(Dataset content Opens)
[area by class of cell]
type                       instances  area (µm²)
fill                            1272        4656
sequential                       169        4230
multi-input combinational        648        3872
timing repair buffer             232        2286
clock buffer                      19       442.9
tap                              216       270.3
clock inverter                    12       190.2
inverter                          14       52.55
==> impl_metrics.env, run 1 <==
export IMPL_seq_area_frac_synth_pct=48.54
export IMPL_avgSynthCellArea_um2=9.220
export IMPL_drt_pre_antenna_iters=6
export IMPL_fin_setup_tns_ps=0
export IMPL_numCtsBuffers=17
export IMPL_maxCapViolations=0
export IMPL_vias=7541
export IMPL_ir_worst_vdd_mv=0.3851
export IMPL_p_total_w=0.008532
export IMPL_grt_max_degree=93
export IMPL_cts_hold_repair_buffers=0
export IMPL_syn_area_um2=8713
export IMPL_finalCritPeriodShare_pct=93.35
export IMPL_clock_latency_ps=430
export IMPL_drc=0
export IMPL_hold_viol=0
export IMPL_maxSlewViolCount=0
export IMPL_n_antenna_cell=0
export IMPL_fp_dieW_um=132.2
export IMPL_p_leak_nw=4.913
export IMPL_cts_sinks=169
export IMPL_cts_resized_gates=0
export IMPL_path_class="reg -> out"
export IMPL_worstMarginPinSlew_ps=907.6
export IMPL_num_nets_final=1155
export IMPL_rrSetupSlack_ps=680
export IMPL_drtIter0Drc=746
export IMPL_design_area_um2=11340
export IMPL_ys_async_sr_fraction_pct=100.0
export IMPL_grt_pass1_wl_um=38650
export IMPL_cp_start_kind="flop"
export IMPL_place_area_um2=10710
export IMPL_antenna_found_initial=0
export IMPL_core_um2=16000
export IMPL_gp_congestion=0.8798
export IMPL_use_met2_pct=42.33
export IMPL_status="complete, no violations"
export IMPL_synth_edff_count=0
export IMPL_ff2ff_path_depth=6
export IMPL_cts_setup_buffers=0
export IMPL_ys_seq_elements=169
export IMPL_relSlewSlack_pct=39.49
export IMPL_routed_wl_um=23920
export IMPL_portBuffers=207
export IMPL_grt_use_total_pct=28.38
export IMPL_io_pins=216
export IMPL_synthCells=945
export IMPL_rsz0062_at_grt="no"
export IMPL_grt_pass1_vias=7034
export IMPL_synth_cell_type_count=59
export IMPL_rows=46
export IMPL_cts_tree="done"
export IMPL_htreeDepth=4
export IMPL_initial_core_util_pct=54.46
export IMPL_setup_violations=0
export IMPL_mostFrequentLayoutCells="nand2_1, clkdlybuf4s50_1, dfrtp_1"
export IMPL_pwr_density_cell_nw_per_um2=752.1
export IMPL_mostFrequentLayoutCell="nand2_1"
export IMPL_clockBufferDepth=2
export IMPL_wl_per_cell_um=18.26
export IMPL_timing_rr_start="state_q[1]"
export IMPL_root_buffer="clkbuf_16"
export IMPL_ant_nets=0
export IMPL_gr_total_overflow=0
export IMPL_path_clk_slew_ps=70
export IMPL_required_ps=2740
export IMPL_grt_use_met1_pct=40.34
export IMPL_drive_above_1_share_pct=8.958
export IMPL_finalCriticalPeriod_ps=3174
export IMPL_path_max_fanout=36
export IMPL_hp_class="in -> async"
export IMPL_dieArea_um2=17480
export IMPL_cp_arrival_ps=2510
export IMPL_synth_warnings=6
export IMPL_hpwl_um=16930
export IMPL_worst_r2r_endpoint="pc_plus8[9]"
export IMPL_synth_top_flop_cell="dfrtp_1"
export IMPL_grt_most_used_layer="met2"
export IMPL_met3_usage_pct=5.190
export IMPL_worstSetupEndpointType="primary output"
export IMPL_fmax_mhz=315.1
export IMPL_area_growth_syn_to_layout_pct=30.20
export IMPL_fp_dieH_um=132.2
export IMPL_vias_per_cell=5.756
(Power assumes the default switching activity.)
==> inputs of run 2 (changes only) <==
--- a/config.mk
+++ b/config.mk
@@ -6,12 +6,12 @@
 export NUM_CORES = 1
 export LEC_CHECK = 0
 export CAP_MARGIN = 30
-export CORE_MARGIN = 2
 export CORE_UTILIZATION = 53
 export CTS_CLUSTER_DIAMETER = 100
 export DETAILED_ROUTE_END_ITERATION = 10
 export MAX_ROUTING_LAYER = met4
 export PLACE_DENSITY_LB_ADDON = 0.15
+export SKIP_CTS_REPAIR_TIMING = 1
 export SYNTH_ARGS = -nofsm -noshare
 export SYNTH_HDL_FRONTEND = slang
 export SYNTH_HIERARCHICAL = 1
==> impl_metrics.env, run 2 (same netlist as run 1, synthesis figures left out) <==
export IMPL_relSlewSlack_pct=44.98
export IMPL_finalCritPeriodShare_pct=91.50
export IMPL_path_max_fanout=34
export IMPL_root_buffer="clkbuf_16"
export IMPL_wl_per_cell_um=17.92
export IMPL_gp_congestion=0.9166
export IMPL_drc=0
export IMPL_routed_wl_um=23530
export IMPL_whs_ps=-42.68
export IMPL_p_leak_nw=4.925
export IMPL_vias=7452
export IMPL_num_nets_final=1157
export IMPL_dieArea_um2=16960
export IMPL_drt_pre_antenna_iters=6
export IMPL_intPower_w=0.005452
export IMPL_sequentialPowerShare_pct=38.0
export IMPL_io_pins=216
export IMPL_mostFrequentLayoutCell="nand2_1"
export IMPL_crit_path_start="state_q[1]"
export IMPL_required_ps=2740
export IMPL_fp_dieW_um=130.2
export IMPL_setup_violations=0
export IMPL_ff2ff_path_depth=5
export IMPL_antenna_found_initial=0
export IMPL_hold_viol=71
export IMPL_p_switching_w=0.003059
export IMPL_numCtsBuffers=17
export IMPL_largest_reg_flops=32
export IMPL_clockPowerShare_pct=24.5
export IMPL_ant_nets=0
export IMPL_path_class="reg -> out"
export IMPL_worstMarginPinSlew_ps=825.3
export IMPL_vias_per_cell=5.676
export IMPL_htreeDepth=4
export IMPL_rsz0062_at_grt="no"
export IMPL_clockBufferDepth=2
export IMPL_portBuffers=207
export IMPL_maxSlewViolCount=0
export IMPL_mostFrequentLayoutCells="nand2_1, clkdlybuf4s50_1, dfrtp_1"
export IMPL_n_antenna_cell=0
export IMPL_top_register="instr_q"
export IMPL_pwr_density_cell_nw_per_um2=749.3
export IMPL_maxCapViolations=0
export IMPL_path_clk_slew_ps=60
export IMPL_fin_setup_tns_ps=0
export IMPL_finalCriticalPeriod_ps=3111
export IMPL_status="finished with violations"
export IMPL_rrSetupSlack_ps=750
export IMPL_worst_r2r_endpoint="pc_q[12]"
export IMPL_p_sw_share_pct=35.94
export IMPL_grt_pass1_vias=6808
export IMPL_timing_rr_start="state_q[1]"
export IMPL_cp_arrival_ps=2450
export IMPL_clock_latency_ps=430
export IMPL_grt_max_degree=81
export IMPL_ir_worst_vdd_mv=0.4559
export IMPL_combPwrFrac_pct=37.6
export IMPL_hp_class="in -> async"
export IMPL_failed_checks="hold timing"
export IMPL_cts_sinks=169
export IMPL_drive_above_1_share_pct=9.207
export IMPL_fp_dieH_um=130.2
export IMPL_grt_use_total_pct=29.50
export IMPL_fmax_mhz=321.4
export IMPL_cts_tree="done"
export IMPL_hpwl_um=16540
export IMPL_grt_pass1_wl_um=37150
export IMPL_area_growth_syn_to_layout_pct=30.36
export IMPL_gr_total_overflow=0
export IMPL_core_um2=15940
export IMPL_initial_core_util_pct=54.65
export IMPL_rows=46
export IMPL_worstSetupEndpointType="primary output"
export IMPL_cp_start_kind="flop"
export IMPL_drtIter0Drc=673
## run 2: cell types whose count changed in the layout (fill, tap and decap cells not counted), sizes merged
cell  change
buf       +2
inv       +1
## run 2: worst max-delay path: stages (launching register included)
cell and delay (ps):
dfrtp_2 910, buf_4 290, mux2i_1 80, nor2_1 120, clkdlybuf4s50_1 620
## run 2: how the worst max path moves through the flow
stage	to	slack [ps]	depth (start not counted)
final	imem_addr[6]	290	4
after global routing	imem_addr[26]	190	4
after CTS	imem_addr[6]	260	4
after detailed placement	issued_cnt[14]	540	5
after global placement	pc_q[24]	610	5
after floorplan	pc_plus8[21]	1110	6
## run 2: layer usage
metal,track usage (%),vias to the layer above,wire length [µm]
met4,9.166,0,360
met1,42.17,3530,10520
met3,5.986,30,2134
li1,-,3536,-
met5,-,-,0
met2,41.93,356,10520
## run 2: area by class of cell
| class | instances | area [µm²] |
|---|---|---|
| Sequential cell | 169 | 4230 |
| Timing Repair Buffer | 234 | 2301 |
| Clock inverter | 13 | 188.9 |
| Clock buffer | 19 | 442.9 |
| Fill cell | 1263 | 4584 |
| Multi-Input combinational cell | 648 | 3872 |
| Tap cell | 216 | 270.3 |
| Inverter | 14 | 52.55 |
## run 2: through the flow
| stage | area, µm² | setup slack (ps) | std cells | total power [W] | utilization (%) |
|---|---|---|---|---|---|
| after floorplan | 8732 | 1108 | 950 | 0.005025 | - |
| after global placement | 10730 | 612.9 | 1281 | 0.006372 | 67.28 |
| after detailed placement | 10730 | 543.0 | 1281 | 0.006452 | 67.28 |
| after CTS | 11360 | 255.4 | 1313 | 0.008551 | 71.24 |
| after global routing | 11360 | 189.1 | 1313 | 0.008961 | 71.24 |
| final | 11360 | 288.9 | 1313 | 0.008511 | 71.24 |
(Dataset content Closes)
# [Problem details]
Only the lines from the one holding "0.008551 | 71.24 |" through the end of the records should appear in the answer, each repeated exactly.

# [Exercise answer]
| after CTS | 11360 | 255.4 | 1313 | 0.008551 | 71.24 |
| after global routing | 11360 | 189.1 | 1313 | 0.008961 | 71.24 |
| final | 11360 | 288.9 | 1313 | 0.008511 | 71.24 |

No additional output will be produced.